The Magic Drug?

7 July 2022

Recently, the Memorial Sloan Kettering Cancer Centre in New York, USA conducted an experimental therapy trial using Dostarlimab as a result of which all the cancer patients in the trial emerged cancer-free for the first time in history. According to a recent study published in The New England Journal of Medicine, immune checkpoint inhibitors may be particularly helpful in treating persons with a specific type of rectal cancer. Andrea Cercek, MD, Head of the Colorectal Cancer Section and Co-Director of the Center for Young-Onset Colorectal and Gastrointestinal Cancers at Memorial Sloan Kettering Cancer Center presented the findings at the 2022 ASCO Annual Meeting.
Dostarlimab is used to treat adults who have a mismatch repair deficiency (dMMR). "Mismatch repair deficit" refers to cells that contain mutations which prevent them from correcting mistakes when replicating the DNA. Dostarlimab is typically used to treat endometrial cancer. However, this study was focused on using the experimental drug to treat tumors resulting from rectal cancer.
The clinical trial started in December 2019 which featured 18 colorectal cancer patients who took Dostarlimab for about six months. Usually, patients with rectal cancer have to forego surgery and chemotherapy. The patients were given Dostarlimab every three weeks during the trial for six months. Notably, all the patients had cancer at the same stage which had not transgressed to other organs. All the patients in the trial demonstrated a "clinical full response" after six months of follow-up, with no tumors visible via MRI scans, PET scans, endoscopy, and biopsy, among other procedures. Patients have only experienced side effects, such as rash, itching, fatigue, and nausea – however, two years later, every single patients is cancer free, with no trace of cancer whatsoever anywhere in the bodies. The study is scheduled to be completed by November 30, 2025.
According to Indian Oncologists, in the recent times Immunotherapy drugs have become important with respect to cancer care. There exist many drugs similar to Dostarlimab like Pembrolizumab, Nivolumab, Atezolizumab, Ipilimumab etc. in the markets. However, all these drugs are meant for specific indications.
The 12 patient trial was a relatively small trial which included patients with rectum cancer. All the patients were unique as their cancer was deficient for a gene called mismatch repair and this may be the reason for such response to the treatment. The reason why there have been no side effects is because the case numbers were low and the treatment period was relatively short.
However, the greater concerns currently are the costs of the immunotherapy drugs.
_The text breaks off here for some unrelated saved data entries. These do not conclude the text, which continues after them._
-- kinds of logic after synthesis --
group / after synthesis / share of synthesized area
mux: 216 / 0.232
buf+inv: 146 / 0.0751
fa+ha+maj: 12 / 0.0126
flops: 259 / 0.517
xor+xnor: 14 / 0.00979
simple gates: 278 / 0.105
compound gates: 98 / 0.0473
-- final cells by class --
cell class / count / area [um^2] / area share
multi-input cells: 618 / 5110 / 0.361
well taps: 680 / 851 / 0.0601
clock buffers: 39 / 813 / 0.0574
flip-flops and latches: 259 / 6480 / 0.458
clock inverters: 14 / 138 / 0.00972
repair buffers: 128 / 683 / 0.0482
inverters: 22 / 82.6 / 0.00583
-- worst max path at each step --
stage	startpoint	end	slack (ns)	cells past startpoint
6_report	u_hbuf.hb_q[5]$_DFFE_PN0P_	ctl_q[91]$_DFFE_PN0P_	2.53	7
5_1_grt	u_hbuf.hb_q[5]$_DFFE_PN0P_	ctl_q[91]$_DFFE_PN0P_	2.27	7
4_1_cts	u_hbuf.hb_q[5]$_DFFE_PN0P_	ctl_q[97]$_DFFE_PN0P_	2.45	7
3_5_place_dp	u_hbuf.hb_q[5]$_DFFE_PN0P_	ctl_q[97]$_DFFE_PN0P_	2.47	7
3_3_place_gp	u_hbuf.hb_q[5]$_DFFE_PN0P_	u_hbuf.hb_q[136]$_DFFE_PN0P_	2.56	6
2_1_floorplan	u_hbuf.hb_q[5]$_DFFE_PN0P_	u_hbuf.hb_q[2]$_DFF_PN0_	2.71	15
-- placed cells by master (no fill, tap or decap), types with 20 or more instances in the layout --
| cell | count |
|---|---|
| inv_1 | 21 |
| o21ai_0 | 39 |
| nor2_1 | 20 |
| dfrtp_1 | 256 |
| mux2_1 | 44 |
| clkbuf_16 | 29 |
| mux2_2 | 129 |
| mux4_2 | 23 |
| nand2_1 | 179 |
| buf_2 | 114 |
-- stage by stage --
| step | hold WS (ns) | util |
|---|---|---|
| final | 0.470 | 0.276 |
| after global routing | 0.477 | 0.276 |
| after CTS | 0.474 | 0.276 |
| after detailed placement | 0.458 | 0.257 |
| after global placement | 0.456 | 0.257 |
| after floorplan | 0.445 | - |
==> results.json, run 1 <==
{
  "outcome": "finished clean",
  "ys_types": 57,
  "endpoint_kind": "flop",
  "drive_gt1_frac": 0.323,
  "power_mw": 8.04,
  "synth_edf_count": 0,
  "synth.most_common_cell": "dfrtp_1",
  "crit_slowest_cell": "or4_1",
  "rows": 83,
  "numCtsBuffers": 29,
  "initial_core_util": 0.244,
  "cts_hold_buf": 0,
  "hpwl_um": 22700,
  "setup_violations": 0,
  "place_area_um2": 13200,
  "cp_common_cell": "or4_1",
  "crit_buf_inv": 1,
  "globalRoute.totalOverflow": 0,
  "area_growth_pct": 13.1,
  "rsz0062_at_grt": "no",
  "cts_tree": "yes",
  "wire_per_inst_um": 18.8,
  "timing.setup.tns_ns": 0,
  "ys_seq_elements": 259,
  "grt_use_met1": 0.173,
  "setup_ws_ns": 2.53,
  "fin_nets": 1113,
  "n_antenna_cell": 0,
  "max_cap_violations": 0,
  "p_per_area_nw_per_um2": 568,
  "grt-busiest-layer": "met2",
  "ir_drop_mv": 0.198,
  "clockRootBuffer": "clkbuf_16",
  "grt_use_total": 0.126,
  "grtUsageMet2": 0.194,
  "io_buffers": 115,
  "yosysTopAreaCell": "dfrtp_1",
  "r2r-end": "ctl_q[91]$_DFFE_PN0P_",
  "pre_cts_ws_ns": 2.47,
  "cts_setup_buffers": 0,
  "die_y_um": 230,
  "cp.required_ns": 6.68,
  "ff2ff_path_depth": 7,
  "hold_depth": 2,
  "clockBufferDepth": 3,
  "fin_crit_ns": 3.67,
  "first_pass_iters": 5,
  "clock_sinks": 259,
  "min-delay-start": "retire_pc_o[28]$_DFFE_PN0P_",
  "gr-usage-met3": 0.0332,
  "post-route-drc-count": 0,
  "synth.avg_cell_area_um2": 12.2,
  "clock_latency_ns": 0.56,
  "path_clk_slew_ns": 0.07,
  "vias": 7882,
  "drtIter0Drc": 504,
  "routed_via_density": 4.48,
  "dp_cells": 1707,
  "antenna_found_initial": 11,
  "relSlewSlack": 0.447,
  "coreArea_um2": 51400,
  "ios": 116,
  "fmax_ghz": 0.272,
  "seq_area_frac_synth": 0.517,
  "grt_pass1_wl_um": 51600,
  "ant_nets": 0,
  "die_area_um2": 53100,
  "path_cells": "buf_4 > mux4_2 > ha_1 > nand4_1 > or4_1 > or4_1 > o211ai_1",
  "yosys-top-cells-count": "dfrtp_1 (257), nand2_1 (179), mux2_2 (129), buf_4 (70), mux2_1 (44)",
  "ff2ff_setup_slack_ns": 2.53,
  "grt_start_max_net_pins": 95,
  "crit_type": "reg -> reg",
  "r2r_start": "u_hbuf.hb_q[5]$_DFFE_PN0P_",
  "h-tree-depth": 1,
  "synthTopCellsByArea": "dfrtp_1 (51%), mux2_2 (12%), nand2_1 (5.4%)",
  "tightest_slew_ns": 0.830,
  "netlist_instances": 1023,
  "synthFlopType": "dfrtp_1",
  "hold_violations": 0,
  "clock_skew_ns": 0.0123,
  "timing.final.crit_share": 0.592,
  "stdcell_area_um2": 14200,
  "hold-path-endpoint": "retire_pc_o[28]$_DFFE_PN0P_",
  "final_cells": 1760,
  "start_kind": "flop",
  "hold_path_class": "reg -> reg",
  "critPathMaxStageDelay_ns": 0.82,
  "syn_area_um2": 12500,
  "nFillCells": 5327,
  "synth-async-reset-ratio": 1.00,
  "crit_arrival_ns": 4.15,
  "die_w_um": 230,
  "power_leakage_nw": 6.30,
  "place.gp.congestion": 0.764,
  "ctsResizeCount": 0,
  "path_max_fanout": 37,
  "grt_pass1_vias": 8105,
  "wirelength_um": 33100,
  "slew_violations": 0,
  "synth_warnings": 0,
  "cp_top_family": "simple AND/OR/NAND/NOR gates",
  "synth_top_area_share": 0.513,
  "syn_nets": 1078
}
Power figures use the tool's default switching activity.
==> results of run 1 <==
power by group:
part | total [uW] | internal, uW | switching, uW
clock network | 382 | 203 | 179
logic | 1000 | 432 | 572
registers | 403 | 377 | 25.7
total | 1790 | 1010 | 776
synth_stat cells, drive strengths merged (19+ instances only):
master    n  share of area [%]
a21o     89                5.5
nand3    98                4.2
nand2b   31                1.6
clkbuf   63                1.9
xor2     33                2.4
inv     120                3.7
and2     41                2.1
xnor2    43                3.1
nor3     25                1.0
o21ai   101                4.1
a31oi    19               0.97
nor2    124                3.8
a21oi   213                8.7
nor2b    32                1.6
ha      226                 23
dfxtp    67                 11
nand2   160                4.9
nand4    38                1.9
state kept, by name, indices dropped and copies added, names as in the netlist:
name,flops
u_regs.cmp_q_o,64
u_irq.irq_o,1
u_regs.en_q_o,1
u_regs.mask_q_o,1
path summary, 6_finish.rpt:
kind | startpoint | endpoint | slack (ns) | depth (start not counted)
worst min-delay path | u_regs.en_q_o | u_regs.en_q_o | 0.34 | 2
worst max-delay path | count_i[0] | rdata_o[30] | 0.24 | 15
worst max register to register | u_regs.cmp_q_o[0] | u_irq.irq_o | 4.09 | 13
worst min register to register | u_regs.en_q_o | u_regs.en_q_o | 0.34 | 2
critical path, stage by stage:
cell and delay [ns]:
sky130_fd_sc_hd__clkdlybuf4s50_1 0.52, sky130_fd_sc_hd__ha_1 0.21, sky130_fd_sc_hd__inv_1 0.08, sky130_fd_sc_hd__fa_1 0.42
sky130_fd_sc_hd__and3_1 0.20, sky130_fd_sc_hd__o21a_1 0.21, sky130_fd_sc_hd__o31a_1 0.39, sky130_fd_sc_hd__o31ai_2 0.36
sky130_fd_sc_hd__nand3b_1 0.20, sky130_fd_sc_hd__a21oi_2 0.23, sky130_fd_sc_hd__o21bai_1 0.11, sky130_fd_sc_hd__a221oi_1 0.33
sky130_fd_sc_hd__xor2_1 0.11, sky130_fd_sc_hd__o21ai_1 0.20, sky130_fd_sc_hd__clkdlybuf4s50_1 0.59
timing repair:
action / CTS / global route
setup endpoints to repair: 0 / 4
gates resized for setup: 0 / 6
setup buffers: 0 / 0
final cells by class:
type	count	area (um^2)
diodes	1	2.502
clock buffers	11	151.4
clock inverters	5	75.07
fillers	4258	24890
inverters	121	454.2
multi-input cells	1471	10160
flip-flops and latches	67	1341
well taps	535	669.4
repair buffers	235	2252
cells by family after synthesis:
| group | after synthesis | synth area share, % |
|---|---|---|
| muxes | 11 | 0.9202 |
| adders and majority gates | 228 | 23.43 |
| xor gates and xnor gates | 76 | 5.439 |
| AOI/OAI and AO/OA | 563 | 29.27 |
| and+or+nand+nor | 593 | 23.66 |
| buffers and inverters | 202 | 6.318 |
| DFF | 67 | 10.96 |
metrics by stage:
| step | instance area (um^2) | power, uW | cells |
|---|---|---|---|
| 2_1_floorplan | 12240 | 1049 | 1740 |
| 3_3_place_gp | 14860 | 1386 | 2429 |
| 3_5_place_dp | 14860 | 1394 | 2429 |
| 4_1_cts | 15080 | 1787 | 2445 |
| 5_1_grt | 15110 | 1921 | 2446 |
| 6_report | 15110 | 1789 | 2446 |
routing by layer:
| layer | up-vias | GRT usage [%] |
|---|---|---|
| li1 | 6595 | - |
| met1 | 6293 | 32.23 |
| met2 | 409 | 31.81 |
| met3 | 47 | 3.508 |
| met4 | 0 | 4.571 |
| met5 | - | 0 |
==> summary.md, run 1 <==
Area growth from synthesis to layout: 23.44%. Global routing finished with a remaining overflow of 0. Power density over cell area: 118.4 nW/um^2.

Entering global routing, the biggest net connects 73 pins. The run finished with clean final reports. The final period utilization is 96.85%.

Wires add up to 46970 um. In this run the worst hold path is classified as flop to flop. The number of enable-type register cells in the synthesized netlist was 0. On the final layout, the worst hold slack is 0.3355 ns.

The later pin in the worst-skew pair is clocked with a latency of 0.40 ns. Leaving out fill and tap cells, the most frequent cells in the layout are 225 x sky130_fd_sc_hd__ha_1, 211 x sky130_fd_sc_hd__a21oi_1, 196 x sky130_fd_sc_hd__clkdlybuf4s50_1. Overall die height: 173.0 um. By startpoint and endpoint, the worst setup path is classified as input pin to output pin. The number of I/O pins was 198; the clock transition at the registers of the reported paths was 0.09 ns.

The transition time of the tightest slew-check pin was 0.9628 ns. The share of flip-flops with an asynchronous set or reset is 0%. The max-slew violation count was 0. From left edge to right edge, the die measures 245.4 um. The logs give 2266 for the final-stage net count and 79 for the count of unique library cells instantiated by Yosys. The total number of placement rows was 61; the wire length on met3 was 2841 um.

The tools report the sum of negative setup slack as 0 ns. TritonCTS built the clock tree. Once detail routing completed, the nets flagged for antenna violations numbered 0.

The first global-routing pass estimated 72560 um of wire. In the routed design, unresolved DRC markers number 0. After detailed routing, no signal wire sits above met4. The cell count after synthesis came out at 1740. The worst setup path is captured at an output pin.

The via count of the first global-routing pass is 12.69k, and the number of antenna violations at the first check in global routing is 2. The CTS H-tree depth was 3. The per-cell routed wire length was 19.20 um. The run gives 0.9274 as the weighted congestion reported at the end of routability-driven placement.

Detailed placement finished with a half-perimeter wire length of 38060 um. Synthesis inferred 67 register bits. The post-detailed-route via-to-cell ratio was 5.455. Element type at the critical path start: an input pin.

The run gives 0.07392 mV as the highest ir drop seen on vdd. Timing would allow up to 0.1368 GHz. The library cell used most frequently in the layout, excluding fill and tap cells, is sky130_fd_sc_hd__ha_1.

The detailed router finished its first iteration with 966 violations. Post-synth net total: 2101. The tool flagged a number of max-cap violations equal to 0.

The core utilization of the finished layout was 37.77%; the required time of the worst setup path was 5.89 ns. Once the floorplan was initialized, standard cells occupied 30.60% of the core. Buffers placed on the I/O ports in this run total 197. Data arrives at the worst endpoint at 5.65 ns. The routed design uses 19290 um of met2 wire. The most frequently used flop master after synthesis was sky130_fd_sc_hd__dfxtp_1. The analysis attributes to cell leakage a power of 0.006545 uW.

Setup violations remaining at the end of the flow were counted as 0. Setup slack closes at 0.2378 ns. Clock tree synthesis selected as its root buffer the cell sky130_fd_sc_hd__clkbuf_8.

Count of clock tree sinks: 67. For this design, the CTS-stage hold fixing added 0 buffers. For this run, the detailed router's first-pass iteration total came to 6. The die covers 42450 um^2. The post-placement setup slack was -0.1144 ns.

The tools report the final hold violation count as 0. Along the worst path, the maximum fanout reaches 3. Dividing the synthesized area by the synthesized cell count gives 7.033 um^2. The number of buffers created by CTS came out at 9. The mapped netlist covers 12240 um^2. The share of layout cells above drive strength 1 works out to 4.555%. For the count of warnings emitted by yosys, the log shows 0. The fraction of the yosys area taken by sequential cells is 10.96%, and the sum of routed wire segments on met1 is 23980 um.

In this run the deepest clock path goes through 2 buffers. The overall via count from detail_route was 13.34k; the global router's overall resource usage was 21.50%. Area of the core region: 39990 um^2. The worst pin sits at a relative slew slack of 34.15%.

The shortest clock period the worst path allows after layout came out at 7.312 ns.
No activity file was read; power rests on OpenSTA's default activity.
<file path="config.mk">
export PLATFORM = sky130hd
export DESIGN_NAME = alt_rca
export DESIGN_NICKNAME = d
export VERILOG_FILES = /design/src/rtl/alt_rca_pkg.sv /design/src/rtl/cx_inv.sv /design/src/rtl/cx_maj_n.sv /design/src/rtl/cx_sum_n.sv /design/src/rtl/alt_fa_cell.sv /design/src/rtl/alt_rca.sv
export SDC_FILE = /design/constraint.sdc
export NUM_CORES = 1
export LEC_CHECK = 0
export BUFFER_PORTS_ARGS = -buffer_cell sky130_fd_sc_hd__buf_2
export CORE_AREA = 4 4 41 43
export DETAILED_ROUTE_END_ITERATION = 10
export DIE_AREA = 0 0 45 47
export PLACE_DENSITY_LB_ADDON = 0.08
export SLEW_MARGIN = 15
export SYNTH_ARGS = -nofsm -noshare
export SYNTH_HDL_FRONTEND = slang
export SYNTH_SLANG_ARGS = --single-unit
</file>
<file path="constraint.sdc">
create_clock -name vclk -period 7.2
set_input_delay 1.44 -clock vclk [all_inputs]
set_output_delay 1.44 -clock vclk [all_outputs]
set_load 0.03 [all_outputs]
</file>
A paper presented by Tata Memorial Hospital in the very meeting where Dostarlimab data was presented, reported that only 3% of Indian patients are able to even afford these drugs.
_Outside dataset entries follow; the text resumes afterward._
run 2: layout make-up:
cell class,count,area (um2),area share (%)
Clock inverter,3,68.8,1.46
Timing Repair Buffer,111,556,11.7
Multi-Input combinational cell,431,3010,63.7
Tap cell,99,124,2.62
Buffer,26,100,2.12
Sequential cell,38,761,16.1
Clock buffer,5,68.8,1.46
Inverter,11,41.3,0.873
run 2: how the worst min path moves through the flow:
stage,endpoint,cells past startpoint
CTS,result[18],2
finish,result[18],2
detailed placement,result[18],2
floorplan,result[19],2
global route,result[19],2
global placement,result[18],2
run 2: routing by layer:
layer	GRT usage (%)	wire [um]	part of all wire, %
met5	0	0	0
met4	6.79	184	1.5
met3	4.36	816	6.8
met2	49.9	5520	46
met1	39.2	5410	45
[src/rtl/acc_dp_pkg.sv]
package acc_dp_pkg;

    // Operand register modes; encoding is part of the port contract.
    typedef enum logic [1:0] {
        OPR_HOLD  = 2'b00,
        OPR_INV   = 2'b01,
        OPR_ONES  = 2'b10,
        OPR_LOAD  = 2'b11
    } opr_mode_e;

    localparam int unsigned GROUP_W = 4;

endpackage

[src/rtl/acc_nibble_add.sv]
module acc_nibble_add #(
    parameter int unsigned GW = 4
) (
    input  logic [GW-1:0] a,
    input  logic [GW-1:0] b,
    input  logic          ci,
    output logic [GW-1:0] s,
    output logic          co
);
    logic [GW:0] c;

    assign c[0] = ci;

    // Explicit ripple of full adders, one per bit.
    for (genvar i = 0; i < GW; i++) begin : g_fa
        assign s[i]   = a[i] ^ b[i] ^ c[i];
        assign c[i+1] = (a[i] & b[i]) | (c[i] & (a[i] ^ b[i]));
    end

    assign co = c[GW];
endmodule
<file path="src/rtl/plru_pkg.sv">
package plru_pkg;
  // Heap index of the tree node visited at level lvl on the way to leaf way.
  function automatic int unsigned path_node(int unsigned lvl, int unsigned way,
                                            int unsigned levels);
    return ((32'd1 << lvl) - 32'd1) + (way >> (levels - lvl));
  endfunction

  // Direction bit of leaf way at level lvl (1 = upper half).
  function automatic logic path_dir(int unsigned lvl, int unsigned way,
                                    int unsigned levels);
    return logic'((way >> (levels - 1 - lvl)) & 32'd1);
  endfunction
endpackage

</file>
<file path="src/rtl/plru_tree_store.sv">
module plru_tree_store #(
  parameter int NUM_SETS = 16,
  parameter int WAYS     = 8,
  localparam int SET_W   = $clog2(NUM_SETS),
  localparam int WAY_W   = $clog2(WAYS),
  localparam int TB      = WAYS - 1
) (
  input  logic             clk,
  input  logic             rst,
  input  logic             upd_en,
  input  logic [SET_W-1:0] set_idx,
  input  logic [WAY_W-1:0] upd_way,
  output logic [TB-1:0]    cur_bits
);
  import plru_pkg::*;

  logic [TB-1:0] tree_q [NUM_SETS];
  logic [TB-1:0] next_bits;

  assign cur_bits = tree_q[set_idx];

  generate
    if (WAYS == 2) begin : g_pair
      always_comb next_bits = ~upd_way[0];
    end else begin : g_tree
      always_comb begin
        next_bits = tree_q[set_idx];
        for (int lvl = 0; lvl < WAY_W; lvl++) begin
          next_bits[path_node(lvl, int'(upd_way), WAY_W)] =
            ~path_dir(lvl, int'(upd_way), WAY_W);
        end
      end
    end
  endgenerate

  always_ff @(posedge clk) begin
    if (rst) begin
      for (int s = 0; s < NUM_SETS; s++) tree_q[s] <= '0;
    end else if (upd_en) begin
      tree_q[set_idx] <= next_bits;
    end
  end
endmodule

</file>
<file path="src/rtl/plru_tree_walk.sv">
module plru_tree_walk #(
  parameter int WAYS    = 8,
  localparam int WAY_W  = $clog2(WAYS),
  localparam int TB     = WAYS - 1
) (
  input  logic [TB-1:0]    bits,
  output logic [WAY_W-1:0] leaf_way
);
  generate
    if (WAYS == 2) begin : g_pair
      assign leaf_way = bits[0];
    end else begin : g_tree
      always_comb begin
        int node;
        node = 0;
        for (int lvl = 0; lvl < WAY_W; lvl++) begin
          node = 2 * node + 1 + int'(bits[node]);
        end
        leaf_way = WAY_W'(node - TB);
      end
    end
  endgenerate
endmodule

</file>
<file path="src/rtl/plru_free_pick.sv">
module plru_free_pick #(
  parameter int WAYS   = 8,
  localparam int WAY_W = $clog2(WAYS)
) (
  input  logic [WAYS-1:0]  line_valid,
  output logic             any_free,
  output logic [WAY_W-1:0] free_way
);
  always_comb begin
    free_way = '0;
    for (int i = WAYS - 1; i >= 0; i--) begin
      if (!line_valid[i]) free_way = WAY_W'(i);
    end
  end
  assign any_free = ~&line_valid;
endmodule

</file>
<file path="src/rtl/plru_victim_sel.sv">
module plru_victim_sel #(
  parameter int NUM_SETS = 16,
  parameter int WAYS     = 8,
  localparam int SET_W   = $clog2(NUM_SETS),
  localparam int WAY_W   = $clog2(WAYS),
  localparam int TB      = WAYS - 1
) (
  input  logic             clk,
  input  logic             rst,
  input  logic [SET_W-1:0] req_set,
  input  logic             acc_valid,
  input  logic [WAY_W-1:0] acc_way,
  input  logic             fill_req,
  input  logic [WAYS-1:0]  line_valid,
  output logic             victim_valid,
  output logic [WAY_W-1:0] victim_way
);
  logic [TB-1:0]    set_bits;
  logic [WAY_W-1:0] tree_way;
  logic [WAY_W-1:0] free_way;
  logic             any_free;

  plru_tree_store #(.NUM_SETS(NUM_SETS), .WAYS(WAYS)) u_store (
    .clk(clk), .rst(rst), .upd_en(acc_valid), .set_idx(req_set),
    .upd_way(acc_way), .cur_bits(set_bits)
  );

  plru_tree_walk #(.WAYS(WAYS)) u_walk (.bits(set_bits), .leaf_way(tree_way));

  plru_free_pick #(.WAYS(WAYS)) u_free (
    .line_valid(line_valid), .any_free(any_free), .free_way(free_way)
  );

  always_ff @(posedge clk) begin
    if (rst) begin
      victim_valid <= 1'b0;
      victim_way   <= '0;
    end else begin
      victim_valid <= fill_req;
      if (fill_req) victim_way <= any_free ? free_way : tree_way;
    end
  end
endmodule

</file>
This current ebullience in certain areas is "premature," as patients must be observed for another three to five years. Tumours do respond to treatment. Hence the study's final goal should be higher survival rates. The treatment is promising and Dostarlimab may turn out to be an important drug in the oncologists’ arsenal, according to the experts. Still, a larger-scale experiment is needed to evaluate if it will work on a large scale and if the malignancies are actually in remission. Furthermore not just the drugs but also policies which make these drugs affordable and available to common people are required.